Just before Covid struck, we had reviewed our brand and range structure and decided that we needed to sub-brand our higher end design collection. This became L.Ercolani. I was appointed the brand director of L.Ercolani alongside the sales role and was responsible for all the creative development and brand identity. In July 2022, my father decided to step back from his role of chairman and I took over the role.

Can you tell me more about L.Ercolani. What is it and why was it launched?

L.Ercolani is the new sister brand of Ercol. It is named after our founder Lucian Ercolani and is our elevated design brand. It contains all the iconic designs that Lucian created in the 1950s alongside, what I hope will be, our new modern iconic designs. There’s a harmony in the design aesthetic as our newer designs are designed in response to the design language of the Ercol classics: we look back to move forwards. The vision of the brand is firmly rooted in a century of design tradition, the key parameters of the designs are form and function and a warm yet minimalist aesthetic. The soft yet functional qualities of our designs can be used from the home to the office to the restaurant. Everything in the brand is made of solid wood in our Buckinghamshire factory.

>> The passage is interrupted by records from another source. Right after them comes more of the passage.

--- config.mk ---
export PLATFORM = sky130hd
export DESIGN_NAME = rv64d_decode
export DESIGN_NICKNAME = d
export VERILOG_FILES = /design/src/rtl/rv64d_pkg.sv /design/src/rtl/rv64d_decode.sv
export SDC_FILE = /design/constraint.sdc
export NUM_CORES = 1
export LEC_CHECK = 0
export ABC_AREA = 1
export BUFFER_PORTS_ARGS = -buffer_cell sky130_fd_sc_hd__buf_2
export CAP_MARGIN = 15
export CORE_UTILIZATION = 44
export DETAILED_ROUTE_END_ITERATION = 8
export PLACE_DENSITY = 0.82
export SLEW_MARGIN = 20
export SYNTH_ARGS = -nofsm -noshare
export SYNTH_HDL_FRONTEND = slang
export SYNTH_SLANG_ARGS = --single-unit
--- constraint.sdc ---
create_clock -name vclk -period 1.3
set_clock_uncertainty 0.1 [all_clocks]
set_input_delay 0 -clock vclk [all_inputs]
set_output_delay 0 -clock vclk [all_outputs]
set_load 0.1 [all_outputs]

What’s next for the business? Is there a direction you want to steer it towards? Markets to enter? Products to launch? New collaborations? Training opportunities?

We’ve been on quite a journey over the last few years. L.Ercolani was established, and the product developed. Ercol underwent a huge change in how we sell and developed a new graphic and in-store look and is constantly moving forward. Ercol is now starting the journey to establishing a route to use UK sourced timber. Working with ‘Grown in Britain’ (GiB) we will be launching pieces made from British timber in 2023. For L.Ercolani we are consolidating all our changes and focusing hard on the expansion of the brand in the UK market, working further in contract and interior design markets, and further building the retail network here. A lot of this work will go into our digital offering and how we interact with our customers to provide a seamless experience with us online. Internationally, L. Ercolani will continue to grow its US market and looking at opportunities in various Asian markets. After establishing what our design language is and the collections over the last few years, we do hope to have new collections and products to launch from 2024 onwards.

What factors to you think make Ercol unique/ successful? Why do you/customers love it?

In the UK, I feel we are a unique company in many ways. I do not know of another brand based here that has its own production on our scale that makes solid wood furniture for the home and contract markets. We are a fourthgeneration family-run business which has over 100 years of history and heritage. Our midcentury designs are pieces that we developed and made for everyone in the 1950s. They’ve come in and out of production over the decades but are our core DNA. We have an amazing capacity to marry high-tech machining alongside centuries old hand craft techniques. We use methods like steam bending, wedge and tenon joinery and dovetail joints, that are rare in furniture construction today. Our machining capability mean that we can spend time on these hand-crafted details, and by doing this we can make legacy furniture, and by that I mean pieces that generations will be able to use and enjoy. I think our customers understand this and it’s the main reason why there is such a love for Ercol. We’re generational in many ways and, ultimately, we are authentic. I think that resonates with most people, especially today.